The (Automatic) Youtube Uploader (For Timelapses)
Welcome to the most automated, slightly magical way to upload your daily doses of breathtaking views to YouTube.
(I use my Timelapse Creator script to create a daily timelapse of my local views, then this script monitors the output folder for new timelapse videos, and uploads them.)
This Python script automatically scans and uploads any new videos in a specified folder to a specified YouTube channel every hour. Which videos will it upload? This script checks the filename of the video files it finds and only updates videos matching the last 7 days.

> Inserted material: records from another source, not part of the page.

File: config.mk
export PLATFORM = sky130hd
export DESIGN_NAME = gru_seq_feeder
export DESIGN_NICKNAME = d
export VERILOG_FILES = /design/src/rtl/gru_seq_feeder.sv
export SDC_FILE = /design/constraint.sdc
export NUM_CORES = 1
export LEC_CHECK = 0
export CAP_MARGIN = 20
export CORE_MARGIN = 2
export CORE_UTILIZATION = 46
export CTS_CLUSTER_SIZE = 24
export DETAILED_ROUTE_END_ITERATION = 16
export PLACE_DENSITY_LB_ADDON = 0.08
export SETUP_SLACK_MARGIN = 0.2
export SLEW_MARGIN = 40
export SYNTH_ARGS = -nofsm -noshare
export SYNTH_HDL_FRONTEND = slang
export SYNTH_SLANG_ARGS = --single-unit
File: constraint.sdc
create_clock -name clk -period 4.25 [get_ports clk]
set_input_delay 0.85 -clock clk [delete_from_list [all_inputs] [get_ports clk]]
set_output_delay 0.85 -clock clk [all_outputs]
set_load 0.03 [all_outputs]
===== config.mk =====
export PLATFORM = sky130hd
export DESIGN_NAME = cart_rom_port
export DESIGN_NICKNAME = d
export VERILOG_FILES = /design/src/rtl/cart_rom_port.sv
export SDC_FILE = /design/constraint.sdc
export NUM_CORES = 1
export LEC_CHECK = 0
export BUFFER_PORTS_ARGS = -buffer_cell sky130_fd_sc_hd__clkbuf_2
export CAP_MARGIN = 20
export CORE_MARGIN = 3
export CORE_UTILIZATION = 45
export DETAILED_ROUTE_END_ITERATION = 10
export PLACE_DENSITY_LB_ADDON = 0.25
export SKIP_LAST_GASP = 1
export SLEW_MARGIN = 10
export SYNTH_ARGS = -nofsm -noshare
export SYNTH_HDL_FRONTEND = slang
export SYNTH_SLANG_ARGS = --single-unit

===== constraint.sdc =====
create_clock -name clk_i -period 5 [get_ports clk_i]
set_input_delay 1 -clock clk_i [delete_from_list [all_inputs] [get_ports clk_i]]
set_output_delay 1 -clock clk_i [all_outputs]
set_load 0.02 [all_outputs]

===== src/rtl/cart_rom_port.sv =====
// -----------------------------------------------------------------------------
// cart_rom_port
//
// Bridges the cartridge mapper's level-style ROM strobes to an SDRAM req/ack
// port. Each bus access becomes exactly one memory transaction. A one-word
// sequential prefetch buffer lets the next ROM word often complete without
// touching SDRAM.
//
// Ports
//   clk_i       system clock, rising edge
//   rst_ni      asynchronous active-low reset
//   rom_a_i     word address from the mapper
//   rom_do_i    write data from the mapper
//   rom_rd_i    read strobe (level, held for the whole access)
//   rom_wrl_i   low byte write strobe (level)
//   rom_wrh_i   high byte write strobe (level)
//   rom_di_o    read data to the mapper, holds between accesses
//   rom_wait_o  high while an access is active and not yet complete
//   mem_addr_o  SDRAM word address
//   mem_data_o  SDRAM write data
//   mem_be_o    byte enables {H,L}, 2'b11 for reads
//   mem_we_o    1 = write transaction
//   mem_req_o   request level, held until mem_ack_i
//   mem_ack_i   one-cycle completion pulse
//   mem_q_i     read data, valid with mem_ack_i
// -----------------------------------------------------------------------------
module cart_rom_port #(
  parameter bit PREFETCH = 1'b1
) (
  input  logic        clk_i,
  input  logic        rst_ni,
  input  logic [23:1] rom_a_i,
  input  logic [15:0] rom_do_i,
  input  logic        rom_rd_i,
  input  logic        rom_wrl_i,
  input  logic        rom_wrh_i,
  output logic [15:0] rom_di_o,
  output logic        rom_wait_o,
  output logic [23:1] mem_addr_o,
  output logic [15:0] mem_data_o,
  output logic [1:0]  mem_be_o,
  output logic        mem_we_o,
  output logic        mem_req_o,
  input  logic        mem_ack_i,
  input  logic [15:0] mem_q_i
);

  localparam logic [2:0] S_IDLE   = 3'd0;
  localparam logic [2:0] S_RD_REQ = 3'd1;
  localparam logic [2:0] S_WR_REQ = 3'd2;
  localparam logic [2:0] S_PF_REQ = 3'd3;
  localparam logic [2:0] S_DONE   = 3'd4;

  logic [2:0]  state_q, state_d;
  logic        strb_q, rd_q;
  logic [23:1] a_q;
  logic [15:0] rom_di_q, rom_di_d;
  logic [23:1] mem_addr_q, mem_addr_d;
  logic [15:0] mem_data_q, mem_data_d;
  logic [1:0]  mem_be_q, mem_be_d;
  logic        mem_we_q, mem_we_d;
  logic        mem_req_q, mem_req_d;
  logic        pf_valid_q, pf_valid_d;
  logic [23:1] pf_addr_q, pf_addr_d;
  logic [15:0] pf_data_q, pf_data_d;
  logic        last_rd_q, last_rd_d;
  logic [23:1] last_addr_q, last_addr_d;
  logic        pend_q, pend_d;
  logic        pend_we_q, pend_we_d;
  logic [1:0]  pend_be_q, pend_be_d;
  logic [23:1] pend_addr_q, pend_addr_d;
  logic [15:0] pend_data_q, pend_data_d;

  logic        strb, start, cur_we;
  logic [1:0]  cur_be;
  logic        use_pend, do_access;
  logic        acc_we, acc_hit;
  logic [1:0]  acc_be;
  logic [23:1] acc_addr, next_addr;
  logic [15:0] acc_data;

  assign strb   = rom_rd_i | rom_wrl_i | rom_wrh_i;
  // New access: strobe rising edge, or an address step during a held read (burst).
  assign start  = (strb & ~strb_q) | (rom_rd_i & rd_q & (rom_a_i != a_q));
  // Any write strobe wins over a simultaneous read strobe.
  assign cur_we = rom_wrl_i | rom_wrh_i;
  assign cur_be = {rom_wrh_i, rom_wrl_i};
  // 23-bit arithmetic wraps 7FFFFF to 000000 naturally.
  assign next_addr = last_addr_q + 23'd1;

  // An access captured during a prefetch is replayed from IDLE, one cycle
  // after the prefetch ACK, so MEM_REQ always has a low cycle in between.
  assign use_pend = (state_q == S_IDLE) && pend_q;
  assign acc_we   = use_pend ? pend_we_q   : cur_we;
  assign acc_be   = use_pend ? pend_be_q   : cur_be;
  assign acc_addr = use_pend ? pend_addr_q : rom_a_i;
  assign acc_data = use_pend ? pend_data_q : rom_do_i;
  assign acc_hit  = PREFETCH && pf_valid_q && (acc_addr == pf_addr_q) && !acc_we;

  always_comb begin
    state_d     = state_q;
    rom_di_d    = rom_di_q;
    mem_addr_d  = mem_addr_q;
    mem_data_d  = mem_data_q;
    mem_be_d    = mem_be_q;
    mem_we_d    = mem_we_q;
    mem_req_d   = mem_req_q;
    pf_valid_d  = pf_valid_q;
    pf_addr_d   = pf_addr_q;
    pf_data_d   = pf_data_q;
    last_rd_d   = last_rd_q;
    last_addr_d = last_addr_q;
    pend_d      = pend_q;
    pend_we_d   = pend_we_q;
    pend_be_d   = pend_be_q;
    pend_addr_d = pend_addr_q;
    pend_data_d = pend_data_q;
    do_access   = 1'b0;

    case (state_q)
      S_IDLE: begin
        if (pend_q) begin
          do_access = 1'b1;
          pend_d    = 1'b0;
        end else if (start) begin
          do_access = 1'b1;
        end
      end
      S_RD_REQ: begin
        if (mem_ack_i) begin
          rom_di_d  = mem_q_i;
          mem_req_d = 1'b0;
          state_d   = S_DONE;
        end
      end
      S_WR_REQ: begin
        if (mem_ack_i) begin
          mem_req_d = 1'b0;
          state_d   = S_DONE;
        end
      end
      S_PF_REQ: begin
        if (mem_ack_i) begin
          mem_req_d  = 1'b0;
          pf_addr_d  = mem_addr_q;
          pf_data_d  = mem_q_i;
          pf_valid_d = 1'b1;
          state_d    = S_IDLE;
        end
        // The prefetch is never aborted; a new access waits behind it.
        if (start) begin
          pend_d      = 1'b1;
          pend_we_d   = cur_we;
          pend_be_d   = cur_be;
          pend_addr_d = rom_a_i;
          pend_data_d = rom_do_i;
        end
      end
      S_DONE: begin
        if (start) begin
          do_access = 1'b1;
        end else if (!strb) begin
          if (PREFETCH && last_rd_q && !(pf_valid_q && (pf_addr_q == next_addr))) begin
            state_d    = S_PF_REQ;
            mem_req_d  = 1'b1;
            mem_we_d   = 1'b0;
            mem_be_d   = 2'b11;
            mem_addr_d = next_addr;
          end else begin
            state_d = S_IDLE;
          end
        end
      end
      default: state_d = S_IDLE;
    endcase

    if (do_access) begin
      if (acc_we) begin
        state_d    = S_WR_REQ;
        mem_req_d  = 1'b1;
        mem_we_d   = 1'b1;
        mem_be_d   = acc_be;
        mem_addr_d = acc_addr;
        mem_data_d = acc_data;
        last_rd_d  = 1'b0;
        // Keep the buffer coherent with a write to the prefetched word.
        if (pf_valid_q && (pf_addr_q == acc_addr)) begin
          pf_valid_d = 1'b0;
        end
      end else begin
        last_rd_d   = 1'b1;
        last_addr_d = acc_addr;
        if (acc_hit) begin
          rom_di_d   = pf_data_q;
          pf_valid_d = 1'b0;
          state_d    = S_DONE;
        end else begin
          state_d    = S_RD_REQ;
          mem_req_d  = 1'b1;
          mem_we_d   = 1'b0;
          mem_be_d   = 2'b11;
          mem_addr_d = acc_addr;
        end
      end
    end
  end

  always_ff @(posedge clk_i or negedge rst_ni) begin
    if (!rst_ni) begin
      state_q     <= S_IDLE;
      strb_q      <= 1'b0;
      rd_q        <= 1'b0;
      a_q         <= '0;
      rom_di_q    <= '0;
      mem_addr_q  <= '0;
      mem_data_q  <= '0;
      mem_be_q    <= '0;
      mem_we_q    <= 1'b0;
      mem_req_q   <= 1'b0;
      pf_valid_q  <= 1'b0;
      pf_addr_q   <= '0;
      pf_data_q   <= '0;
      last_rd_q   <= 1'b0;
      last_addr_q <= '0;
      pend_q      <= 1'b0;
      pend_we_q   <= 1'b0;
      pend_be_q   <= '0;
      pend_addr_q <= '0;
      pend_data_q <= '0;
    end else begin
      state_q     <= state_d;
      strb_q      <= strb;
      rd_q        <= rom_rd_i;
      a_q         <= rom_a_i;
      rom_di_q    <= rom_di_d;
      mem_addr_q  <= mem_addr_d;
      mem_data_q  <= mem_data_d;
      mem_be_q    <= mem_be_d;
      mem_we_q    <= mem_we_d;
      mem_req_q   <= mem_req_d;
      pf_valid_q  <= pf_valid_d;
      pf_addr_q   <= pf_addr_d;
      pf_data_q   <= pf_data_d;
      last_rd_q   <= last_rd_d;
      last_addr_q <= last_addr_d;
      pend_q      <= pend_d;
      pend_we_q   <= pend_we_d;
      pend_be_q   <= pend_be_d;
      pend_addr_q <= pend_addr_d;
      pend_data_q <= pend_data_d;
    end
  end

  assign rom_wait_o = strb & (state_q != S_DONE);
  assign rom_di_o   = rom_di_q;
  assign mem_addr_o = mem_addr_q;
  assign mem_data_o = mem_data_q;
  assign mem_be_o   = mem_be_q;
  assign mem_we_o   = mem_we_q;
  assign mem_req_o  = mem_req_q;

endmodule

Before you embark on this journey, there are a few things you need to set up:
This guide will walk you through creating a project in Google Cloud, enabling the YouTube Data API, and setting up OAuth 2.0 credentials.
-
Sign in to Google Cloud Platform
- Go to the Google Cloud Console and sign in with your Google account. Create an account if you don't have one, obviously.
-
Create a New Project
- Click on the project dropdown near the top left of the page.
- Click the "New Project" text in the top right of the new popup.
- Enter a project name and select a billing account if prompted.
- Click "Create".
- Search for the YouTube Data API v3
- Use the top search bar to find "YouTube Data API v3".
- Enable the API
- Click on the YouTube Data API v3 and press "Enable".
-
Access the Credentials Page
- Once the YouTube API has been enabled, click on the blue "Manage" button.
- Once you're redirected to the API metrics page, click on "Create Credentials" blue button in the top right.
-
Configure the OAuth Consent Screen
- Select the user data type
- Fill in the required fields (app name, user support email, developer contact information).
- Save and continue, add scopes if necessary (I dunno, select all scopes).
- Select "Desktop app" as the application type.
- Name your OAuth client and click "Create".
-
Download the JSON File
- Find the newly created credentials and click the download button to get your
YOUR_CLIENT_SECRET_FILE.json
. - Note: This file will have a different name, usually a long complex string of characters. I highly recommend just renaming it with the filename above and dropping it in the same folder as your script.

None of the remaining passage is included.